Entonces, ¿lo que la memoria y la historia aportan son tan solo una serie de mentiras para dar algún falso sustento a nuestra existencia? Tanto la memoria y la historia tienen un compromiso con la verdad que funciona de formas distintas. Pero ninguna se puede inscribir fuera del universo del lenguaje y del discurso. Si hay algún tipo de verdad en ellas, dicha verdad –de acuerdo con Lacan- tendrá una estructura de ficción. Lo que no quiere decir que el relato mnemónico o el relato historiográfico sean falsos o verdaderos necesariamente. En el caso de la memoria –sostiene Ricoeur (2004: 189-236)- el problema tiene que ver con su fiabilidad. ¿En qué medida los recuerdos producidos por la memoria viva no estarán atravesados por imágenes que pertenecen a la capacidad de fantasía de los seres humanos? ¿Cuándo acabará lo real y comenzará lo irreal en las narraciones de la memoria? Ricoeur señala que en la forma del discurso del testimonio, el sujeto enuncia bajo cierta fidelidad a la realidad de los acontecimientos. El relato testimonial se fundaría en tres enunciados subyacentes: 1) “Yo estuve allí”; 2) “Créeme”; y 3) “Si no me crees, puedes preguntarle a otro.” Este tipo de enunciación construye una autoridad discursiva inicial en la que se propone como la versión más acertada para conocer tal evento. ¿Pero el testigo puede acaso aprehender ahora aquello que ya no existe? ¿Podrá representar el lenguaje aquello que no es posible simbolizar? ¿Podremos tener acceso a ese pasado tal como ocurrió? ¿De qué manera están comprometidos el deseo y las relaciones de poder del sujeto? ¿Qué imagen quiere mostrarnos de sí y de los demás? ¿Con qué propósitos? ¿En qué medida los conflictos que el sujeto tiene con los propios recuerdos de su pasado no perturbarán el relato? ¿De qué manera interfieren los miedos en la narración testimonial? Más aún, ¿de qué forma los recuerdos de los sujetos, sus imágenes del pasado, están atravesadas por la voluntad de memoria de la que el poder dominante se vale para pretender manipular la imaginación y las representaciones personales o compartidas?

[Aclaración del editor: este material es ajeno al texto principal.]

--- src/microstep_indexer.sv ---
// Microstep indexer with fixed-off-time current chopper for two windings
// Function
// - Mode field picks full to 1/256 step
// - Full step drives both windings at 71%
// - Winding A sine, winding B cosine
// - Angle advances in equal subdivisions
// - Reset puts indexer at 45 degrees home
// - Step edge advances once; soft step advances every cycle it is set
// - Direction pin xor invert bit sets direction
// - Bridge polarity follows table value sign
// - Mode change moves to next valid state
// - Trip cuts drive for programmed off time
// - Reference is sine times current scale, the scale alone in direct drive
// - Sense gain selects chop full scale
// - Fast decay reverses, stops near zero
// - Slow decay turns both low sides on
// - Mixed and auto only in indexer mode
// - Mixed decay: fast phase then slow
// - Mixed uses slow when target not falling
// - Auto: trip at end of blanking goes fast
// - Auto fast ends below trip after blanking
// - Auto below trip: on, then slow decay
// - Comparator ignored during blanking after turn-on
// - Threshold change restarts the PWM cycle
// - Direct drive inputs control bridges directly
`timescale 1ns/10ps
module microstep_indexer (
  input wire logic mclk,
  input wire logic rst_n,
  input wire logic step_pin,
  input wire logic dir_pin,
  input wire logic soft_step_bit,
  input wire logic direction_invert_bit,
  input wire logic [3:0] step_mode,
  input wire logic [7:0] current_scale,
  input wire logic [1:0] sense_gain,
  input wire logic [7:0] off_time_field,
  input wire logic [7:0] blanking_interval,
  input wire logic [7:0] fast_phase_duration,
  input wire logic [1:0] decay_select,
  input wire logic direct_drive_select,
  input wire logic [3:0] winding_in,
  input wire logic [1:0] trip_in,
  input wire logic [1:0] zero_in,
  output logic [9:0] position,
  output logic [7:0] dac_a,
  output logic [7:0] dac_b,
  output logic [1:0] sense_gain_sel,
  output logic [3:0] winding_a_output,
  output logic [3:0] winding_b_output
);
  logic [9:0] sync1;
  logic [9:0] sync2;
  logic step_prev;
  logic step_rise;
  logic fwd;
  logic adv;
  logic adv1;
  logic adv2;
  logic [3:0] mode_c;
  logic [9:0] addr_a;
  logic [9:0] addr_b;
  logic [1:0] neg_q;
  logic [1:0] neg_d;
  logic [1:0][7:0] dac;
  logic [1:0][7:0] next_dac;
  logic [1:0] thr_chg;
  logic [1:0] incr;
  logic [1:0] trip_s;
  logic [1:0] zero_s;
  logic [1:0] eff_dec;
  logic [15:0] blank_cyc;
  logic [15:0] off_cyc;
  logic [15:0] fast_cyc;
  stepper_pkg::chop_e st [2];
  logic [15:0] tmr [2];
  logic [15:0] sub [2];
  logic [1:0] hiz;
  logic [3:0] gate [2];
  logic [3:0] next_gate [2];

  sine_rom_if rom_bus();

  sine_rom u_rom (
    .mclk(mclk),
    .port(rom_bus.rom)
  );

  // Folds a position into table address and sign
  function automatic logic [9:0] quad_addr(input logic [9:0] p);
    logic [8:0] k;
    k = p[8] ? stepper_pkg::QUARTER_K - {1'b0, p[7:0]} : {1'b0, p[7:0]};
    quad_addr = {p[9] & (k != 9'h000), k};
  endfunction

  // Next state valid for the resolution, in the given direction
  function automatic logic [9:0] next_pos(input logic [9:0] p, input logic [3:0] m, input logic f);
    logic [9:0] inc;
    logic [9:0] off;
    logic [9:0] q;
    logic [9:0] al;
    inc = 10'h001 << (stepper_pkg::MODE_MAX - m);
    off = (m == 4'h0) ? stepper_pkg::HOME_POS : 10'h000;
    q = p - off;
    al = q & ~(inc - 10'h001);
    if (f) next_pos = al + inc + off;
    else if (al == q) next_pos = al - inc + off;
    else next_pos = al + off;
  endfunction

  // Pins pass two flip-flops before use
  always_ff @(posedge mclk) begin
    if (!rst_n) begin
      sync1 <= 10'h000;
      sync2 <= 10'h000;
      step_prev <= 1'b0;
    end else begin
      sync1 <= {zero_in, trip_in, winding_in, dir_pin, step_pin};
      sync2 <= sync1;
      step_prev <= sync2[0];
    end
  end

  assign step_rise = sync2[0] & ~step_prev;
  assign fwd = sync2[1] ^ direction_invert_bit;
  assign adv = step_rise | soft_step_bit;
  assign mode_c = (step_mode > stepper_pkg::MODE_MAX) ? stepper_pkg::MODE_MAX : step_mode;
  assign trip_s = sync2[7:6];
  assign zero_s = sync2[9:8];

  // Indexer position, 1024 microsteps per electrical turn
  always_ff @(posedge mclk) begin
    if (!rst_n) begin
      position <= stepper_pkg::HOME_POS;
    end else if (adv) begin
      position <= next_pos(position, mode_c, fwd);
    end
  end

  always_comb begin
    addr_a = quad_addr(position);
    addr_b = quad_addr(position + stepper_pkg::QUARTER_POS);
  end

  assign rom_bus.addr[0] = addr_a[8:0];
  assign rom_bus.addr[1] = addr_b[8:0];

  always_comb begin
    for (int i = 0; i < 2; i++) begin
      next_dac[i] = direct_drive_select ? current_scale
        : 8'(({8'h00, rom_bus.mag[i]} * {8'h00, current_scale}) >> 8);
    end
  end

  // Reference codes, sign and trend per winding
  always_ff @(posedge mclk) begin
    if (!rst_n) begin
      adv1 <= 1'b0;
      adv2 <= 1'b0;
      neg_q <= 2'b00;
      neg_d <= 2'b00;
      dac <= '0;
      thr_chg <= 2'b00;
      incr <= 2'b11;
      sense_gain_sel <= 2'b00;
    end else begin
      adv1 <= adv;
      adv2 <= adv1;
      neg_q <= {addr_b[9], addr_a[9]};
      neg_d <= neg_q;
      dac <= next_dac;
      sense_gain_sel <= sense_gain;
      for (int i = 0; i < 2; i++) begin
        thr_chg[i] <= next_dac[i] != dac[i];
        if (adv2) incr[i] <= next_dac[i] >= dac[i];
      end
    end
  end

  assign dac_a = dac[0];
  assign dac_b = dac[1];

  always_comb begin
    blank_cyc = stepper_pkg::ns_to_cycles(stepper_pkg::BLANK_BASE_NS
      + int'(blanking_interval) * stepper_pkg::BLANK_STEP_NS);
    off_cyc = stepper_pkg::ns_to_cycles((int'(off_time_field) + 1) * stepper_pkg::OFF_STEP_NS);
    fast_cyc = stepper_pkg::ns_to_cycles(int'(fast_phase_duration) * stepper_pkg::FAST_STEP_NS);
    eff_dec = (direct_drive_select && decay_select[1]) ? stepper_pkg::DEC_SLOW : decay_select;
  end

  for (genvar w = 0; w < 2; w++) begin : g_chop
    // PWM cycle state per winding
    always_ff @(posedge mclk) begin
      if (!rst_n) begin
        st[w] <= stepper_pkg::CH_ON;
        tmr[w] <= 16'h0000;
        sub[w] <= 16'h0000;
        hiz[w] <= 1'b0;
      end else if (thr_chg[w]) begin
        st[w] <= stepper_pkg::CH_ON;
        tmr[w] <= 16'h0000;
        hiz[w] <= 1'b0;
      end else begin
        case (st[w])
          stepper_pkg::CH_ON: begin
            if (tmr[w] != stepper_pkg::TMR_MAX) tmr[w] <= tmr[w] + 16'h0001;
            if (tmr[w] >= blank_cyc && trip_s[w]) begin
              tmr[w] <= 16'h0000;
              sub[w] <= 16'h0000;
              hiz[w] <= 1'b0;
              if (eff_dec == stepper_pkg::DEC_AUTO) begin
                st[w] <= (tmr[w] == blank_cyc) ? stepper_pkg::CH_FAST : stepper_pkg::CH_SLOW;
              end else if (eff_dec == stepper_pkg::DEC_FAST
                           || (eff_dec == stepper_pkg::DEC_MIXED && !incr[w])) begin
                st[w] <= stepper_pkg::CH_FAST;
              end else begin
                st[w] <= stepper_pkg::CH_SLOW;
              end
            end
          end
          stepper_pkg::CH_FAST: begin
            tmr[w] <= tmr[w] + 16'h0001;
            if (sub[w] != stepper_pkg::TMR_MAX) sub[w] <= sub[w] + 16'h0001;
            if (zero_s[w]) hiz[w] <= 1'b1;
            if (tmr[w] >= off_cyc - 16'h0001) begin
              st[w] <= stepper_pkg::CH_ON;
              tmr[w] <= 16'h0000;
              hiz[w] <= 1'b0;
            end else if (eff_dec == stepper_pkg::DEC_MIXED && sub[w] >= fast_cyc - 16'h0001) begin
              st[w] <= stepper_pkg::CH_SLOW;
            end else if (eff_dec == stepper_pkg::DEC_AUTO && sub[w] >= blank_cyc - 16'h0001 && !trip_s[w]) begin
              st[w] <= stepper_pkg::CH_SLOW;
            end
          end
          stepper_pkg::CH_SLOW: begin
            tmr[w] <= tmr[w] + 16'h0001;
            if (tmr[w] >= off_cyc - 16'h0001) begin
              st[w] <= stepper_pkg::CH_ON;
              tmr[w] <= 16'h0000;
            end
          end
          default: begin
            st[w] <= stepper_pkg::CH_ON;
            tmr[w] <= 16'h0000;
          end
        endcase
      end
    end

    // Bridge gate pattern from cycle state and polarity
    always_comb begin
      logic pos_dir;
      logic in1;
      logic in2;
      in1 = sync2[2 + 2 * w];
      in2 = sync2[3 + 2 * w];
      pos_dir = direct_drive_select ? in1 : ~neg_d[w];
      case (st[w])
        stepper_pkg::CH_ON: next_gate[w] = pos_dir ? stepper_pkg::GATE_FWD : stepper_pkg::GATE_REV;
        stepper_pkg::CH_FAST: next_gate[w] = hiz[w] ? stepper_pkg::GATE_OFF
          : (pos_dir ? stepper_pkg::GATE_REV : stepper_pkg::GATE_FWD);
        stepper_pkg::CH_SLOW: next_gate[w] = stepper_pkg::GATE_SLOW;
        default: next_gate[w] = stepper_pkg::GATE_OFF;
      endcase
      if (direct_drive_select && in1 == in2) begin
        next_gate[w] = in1 ? stepper_pkg::GATE_SLOW : stepper_pkg::GATE_OFF;
      end
    end

    always_ff @(posedge mclk) begin
      if (!rst_n) gate[w] <= stepper_pkg::GATE_OFF;
      else gate[w] <= next_gate[w];
    end
  end

  assign winding_a_output = gate[0];
  assign winding_b_output = gate[1];
endmodule // microstep_indexer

Pareciera, pues, que la memoria se haya entrampada por un sesgo “subjetivo”, que no puede captar objetivamente la realidad. Tanto los recuerdos, las rememoraciones como las conmemoraciones aparecen, pues, bajo el manto de la sospecha. ¿Cómo creer en los monumentos de los héroes nacionales colocados en plazas o avenidas, o en los rituales de canto de los himnos nacionales para rememorar el proceso de emancipación de la “patria”, si es que todas estas manifestaciones de la memoria están atravesadas por una voluntad de saber instalada desde los dispositivos de poder social? Asimismo, cabría la pena preguntarse si aquellas memorias oprimidas en la historia serán más ciertas que las producidas y reproducidas por el poder. Las memorias subalternas, ¿serán “verdaderas” por el hecho de haber sufrido la dinámica de la explotación y la subordinación? ¿Hasta qué punto las memorias de la subalternidad no necesitarán también emanciparse? ¿Tendrá que haber acaso un centro regulador de las múltiples memorias sociales o es que la diversidad mnemónica tiene que ser celebrada por sí misma?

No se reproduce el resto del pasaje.